Your answer should be every line of the records that contains the word "primary", copied as it stands.

***** Source records *****

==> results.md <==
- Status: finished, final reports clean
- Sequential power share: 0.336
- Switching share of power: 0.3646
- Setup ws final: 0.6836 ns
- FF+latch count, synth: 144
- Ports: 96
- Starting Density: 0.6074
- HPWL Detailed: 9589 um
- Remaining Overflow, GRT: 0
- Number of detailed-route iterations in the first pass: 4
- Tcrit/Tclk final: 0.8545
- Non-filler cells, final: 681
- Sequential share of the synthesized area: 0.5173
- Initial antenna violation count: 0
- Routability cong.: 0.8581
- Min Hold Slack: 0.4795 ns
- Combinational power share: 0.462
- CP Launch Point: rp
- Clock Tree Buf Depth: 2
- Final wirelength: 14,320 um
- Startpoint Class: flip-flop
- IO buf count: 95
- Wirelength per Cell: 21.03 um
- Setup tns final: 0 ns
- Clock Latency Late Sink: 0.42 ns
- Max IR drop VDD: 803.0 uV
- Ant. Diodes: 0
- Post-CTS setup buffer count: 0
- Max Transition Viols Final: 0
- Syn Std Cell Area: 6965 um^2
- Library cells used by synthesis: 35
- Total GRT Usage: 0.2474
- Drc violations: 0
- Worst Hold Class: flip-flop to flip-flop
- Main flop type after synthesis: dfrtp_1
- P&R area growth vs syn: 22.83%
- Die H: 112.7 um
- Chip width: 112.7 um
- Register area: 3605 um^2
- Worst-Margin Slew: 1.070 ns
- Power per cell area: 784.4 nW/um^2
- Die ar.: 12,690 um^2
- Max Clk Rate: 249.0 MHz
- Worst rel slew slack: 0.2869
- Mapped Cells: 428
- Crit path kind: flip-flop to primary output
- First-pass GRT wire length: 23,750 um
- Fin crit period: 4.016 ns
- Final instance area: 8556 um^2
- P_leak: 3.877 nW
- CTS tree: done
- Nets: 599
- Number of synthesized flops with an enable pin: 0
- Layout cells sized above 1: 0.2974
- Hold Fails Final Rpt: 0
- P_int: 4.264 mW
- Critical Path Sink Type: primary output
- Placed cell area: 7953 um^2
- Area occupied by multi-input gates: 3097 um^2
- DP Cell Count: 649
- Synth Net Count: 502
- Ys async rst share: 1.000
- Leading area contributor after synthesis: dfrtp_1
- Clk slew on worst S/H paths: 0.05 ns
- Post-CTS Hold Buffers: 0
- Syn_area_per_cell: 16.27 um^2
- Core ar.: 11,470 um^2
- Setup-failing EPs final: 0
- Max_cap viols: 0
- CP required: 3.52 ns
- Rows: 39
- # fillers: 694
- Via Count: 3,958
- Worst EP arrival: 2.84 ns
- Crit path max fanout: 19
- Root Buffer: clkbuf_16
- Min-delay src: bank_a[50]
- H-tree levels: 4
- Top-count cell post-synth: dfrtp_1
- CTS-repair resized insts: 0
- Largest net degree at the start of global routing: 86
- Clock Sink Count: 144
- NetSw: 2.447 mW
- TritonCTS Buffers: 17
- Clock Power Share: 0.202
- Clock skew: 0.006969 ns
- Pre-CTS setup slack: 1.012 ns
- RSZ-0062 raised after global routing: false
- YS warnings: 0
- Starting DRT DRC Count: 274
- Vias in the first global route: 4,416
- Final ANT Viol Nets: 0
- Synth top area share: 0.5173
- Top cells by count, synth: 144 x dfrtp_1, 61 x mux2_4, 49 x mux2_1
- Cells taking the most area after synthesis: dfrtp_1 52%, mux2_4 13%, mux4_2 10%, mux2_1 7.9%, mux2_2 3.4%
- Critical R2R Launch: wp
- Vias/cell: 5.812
===== src/rtl/frequency_divider_by3_pkg.sv =====
// Shared helpers for the odd/even clock divider.
// Derives the high-phase length from the division ratio.
package frequency_divider_by3_pkg;

  // Number of posedge-timed high cycles per output period.
  // For odd ratios the extra half cycle comes from the
  // negedge copy of the phase.
  function automatic int half_of(input int div);
    if (div % 2 == 1)
      return (div - 1) / 2;
    return div / 2;
  endfunction

  function automatic bit is_odd(input int div);
    return (div % 2) == 1;
  endfunction

endpackage


===== src/rtl/frequency_divider_by3_mod_n_counter.sv =====
// Modulus-DIV up counter with synchronous active-high reset.
// Ports: clk, rst in; cnt_next out (value loaded at next posedge).
module mod_n_counter #(
  parameter int DIV = 3,
  parameter int CW  = $clog2(DIV)
) (
  input  logic          clk,
  input  logic          rst,
  output logic [CW-1:0] cnt_next
);

  localparam logic [CW-1:0] LAST = CW'(DIV - 1);

  logic [CW-1:0] cnt_q;

  // Wrap straight from DIV-1 to 0; no idle state.
  always_comb begin
    cnt_next = cnt_q + 1'b1;
    if (cnt_q == LAST)
      cnt_next = '0;
  end

  always_ff @(posedge clk) begin
    if (rst)
      cnt_q <= '0;
    else
      cnt_q <= cnt_next;
  end

endmodule


===== src/rtl/frequency_divider_by3.sv =====
// Divides clk by DIV with a 50% duty output clock.
// Ports: clk, rst (sync, active-high) in; out_clk out.
module frequency_divider_by3
  import frequency_divider_by3_pkg::*;
#(
  parameter int DIV = 3
) (
  input  logic clk,
  input  logic rst,
  output logic out_clk
);

  localparam int CW = $clog2(DIV);
  localparam bit ODD = is_odd(DIV);
  localparam logic [CW-1:0] HALF =
    CW'(half_of(DIV));

  logic [CW-1:0] cnt_next;
  logic          p_q;
  logic          n_q;

  mod_n_counter #(
    .DIV (DIV),
    .CW  (CW)
  ) u_cnt (
    .clk      (clk),
    .rst      (rst),
    .cnt_next (cnt_next)
  );

  // Posedge phase: high for the first HALF counts.
  always_ff @(posedge clk) begin
    if (rst)
      p_q <= 1'b0;
    else
      p_q <= (cnt_next < HALF);
  end

  // Half-cycle-late copy stretches the high phase
  // by T/2 for odd ratios; unused for even ratios.
  always_ff @(negedge clk) begin
    if (rst)
      n_q <= 1'b0;
    else
      n_q <= ODD ? p_q : 1'b0;
  end

  // Both inputs are flops; the OR is glitch-free since
  // p_q falls only while n_q holds the output high.
  assign out_clk = p_q | n_q;

endmodule


===== config.mk =====
export PLATFORM = sky130hd
export DESIGN_NAME = frequency_divider_by3
export DESIGN_NICKNAME = d
export VERILOG_FILES = /design/src/rtl/frequency_divider_by3_pkg.sv /design/src/rtl/frequency_divider_by3_mod_n_counter.sv /design/src/rtl/frequency_divider_by3.sv
export SDC_FILE = /design/constraint.sdc
export NUM_CORES = 1
export LEC_CHECK = 0
export ABC_AREA = 1
export CAP_MARGIN = 10
export CORE_AREA = 2 2 39 41
export DETAILED_ROUTE_END_ITERATION = 10
export DIE_AREA = 0 0 41 43
export MAX_ROUTING_LAYER = met4
export PLACE_DENSITY = 0.3
export SETUP_SLACK_MARGIN = 0.15
export SLEW_MARGIN = 20
export SYNTH_ARGS = -nofsm -noshare
export SYNTH_HDL_FRONTEND = slang
export SYNTH_SLANG_ARGS = --single-unit

===== constraint.sdc =====
create_clock -name clk -period 1.1 [get_ports clk]
set_clock_uncertainty 0.1 [all_clocks]
set_input_delay 0.11 -clock clk [delete_from_list [all_inputs] [get_ports clk]]
set_output_delay 0.11 -clock clk [all_outputs]
set_load 0.02 [all_outputs]

-- Word level (Yosys, flattened, before mapping)
Index checks and enable logic that the tools add are counted.
- output and inout port bits: 1
- bits of input ports: 2
- bits in registers: 4
- bitwise logic cells: 1
- eq/ne operators: 1
- add/sub/neg operators: 1
- $lt $le $gt $ge: 1
- muxes and demuxes: 1
- operators by type and width (cell ; number):
    adder 2 x 1 -> 2 bit, second input constant ; 1
    equality test 2 bit, second input constant ; 1
    less-than comparator 2 x 1 -> 1 bit, second input constant ; 1
    two-way mux 2 bit ; 1
    OR 1 bit ; 1

-- Depth between registers and ports, before layout
- depth in word-level cells: 3
- mapped depth: 3

-- Modules after synthesis
From an unflattened synthesis, not the netlist that was laid out.
- cells, all modules: 20
- area total of the unflattened synthesis: 142.6 sq um
- by module, submodules not included (module ; area each (sq um) ; cells each ; instances):
    frequency_divider_by3 ; 72.6 ; 10 ; 1
    mod_n_counter ; 70.1 ; 10 ; 1

==> impl_metrics.tcl <==
set metrics [dict create \
    max_cap_violations 0 \
    r2r-start "p_q" \
    ys_seq_elements 4 \
    final_common_cell "nor2_1" \
    area.growth.synth_to_final_pct 62.63 \
    p_per_area_mw_per_mm2 1974 \
    crit_fanout 1 \
    seq_area_um2 81.33 \
    r2r-end "n_q" \
    drt_iter0_markers 5 \
    outcome "complete, but fails checks" \
    startpoint_type "flip-flop" \
    crit_chain "or2_4, buf_6" \
    r2r_slack_ns 0.02 \
    rows 14 \
    cts_sinks 4 \
    critical-path-top-delay-family "flip-flops" \
    die_h_um 43 \
    final_cell_mix "nor2_1 (4), inv_1 (3), clkbuf_4 (3), dfxtp_1 (3), nand2_1 (2)" \
    core-area_mm2 0.001384 \
    fillers 150 \
    n_antenna_cell 0 \
    htreeDepth 1 \
    via_per_inst 2.500 \
    endpoint_kind "output port" \
    worstHoldEndpoint "p_q" \
    setup_viol 1 \
    nNetsFinal 25 \
    cts_buffer_depth 2 \
    antenna_found_initial 0 \
    slew_headroom_pct 94.35 \
    cts_made_buffers 3 \
    synthDistinctLibCells 5 \
    cts-root-buf "clkbuf_4" \
    initial_core_util_pct 8.951 \
    io_buffers 2 \
    synth.area.top_cells "dfxtp_1 (65%), inv_1 (12%), nor2_1 (12%)" \
    io_pins 3 \
    drc 0 \
    clkLatencyLatePin_ns 0.24 \
    vias 95 \
    drt-pass1-iter-count 2 \
    syn-instance-count 15 \
    track_usage_pct 4.737 \
    critPathKind "flip-flop to output port" \
    reg2reg_depth 2 \
    hold_depth 3 \
    synth-seq-area-share_pct 64.65 \
    violations "negative setup slack" \
    timing.hold.ws_ns 0.1920 \
    cts_resized 8 \
    yosysTopAreaCellShare_pct 64.65 \
    syn_area_um2 123.9 \
    drive_gt1_share_pct 36.36 \
    place.gp.congestion 0.5050 \
    ys_warn_count 0 \
    wl_per_cell_um 4.974 \
    setup_ws_ns -0.5837 \
    grt_pass1_wl_um 400 \
    fp.dieW_um 41 \
    cts_tree "done" \
    hold_buffers 0 \
    hold_viol_final 0 \
    dieArea_mm2 0.001763 \
    detail-route-antenna-nets 0 \
    slew_violations 0 \
    drt-total-wl_um 189 \
    synth.largest_area_cell "dfxtp_1" \
    gr-total-overflow 0 \
    hold_path_class "input port to flip-flop" \
    postCtsSetupRepairBufs 0 \
    vdd.ir_drop.worst_mv 0.8836 \
    crit_buf_inv 1 \
    arrival_ns 1.47 \
    rsz0062_at_grt "true" \
    leakage_nw 0.09723 \
    cp.required_ns 0.89 \
    clkTransAtPathRegs_ns 0.04 \
    cp_slowest_cell "dfxtp_1" \
    critPathMaxStageDelay_ns 0.29 \
    synth.avg_cell_area_um2 8.258 \
    hold_start "rst" \
    grt_pass1_vias 106 \
    syn-num-nets 17 \
    p_total_mw 0.3977 \
    multi_input_area_um2 31.28 \
    tightest_slew_ns 0.08480 \
    grt_max_degree 4 \
]
[layout make-up]
type	instances	area share, %
inverter	3	5.590
clock inverter	1	1.863
tap	16	9.938
multi-input combinational	7	15.53
clock buffer	4	13.04
timing repair buffer	3	13.66
sequential	4	40.37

*****

- [Problem solution]:
- Crit path kind: flip-flop to primary output
- Critical Path Sink Type: primary output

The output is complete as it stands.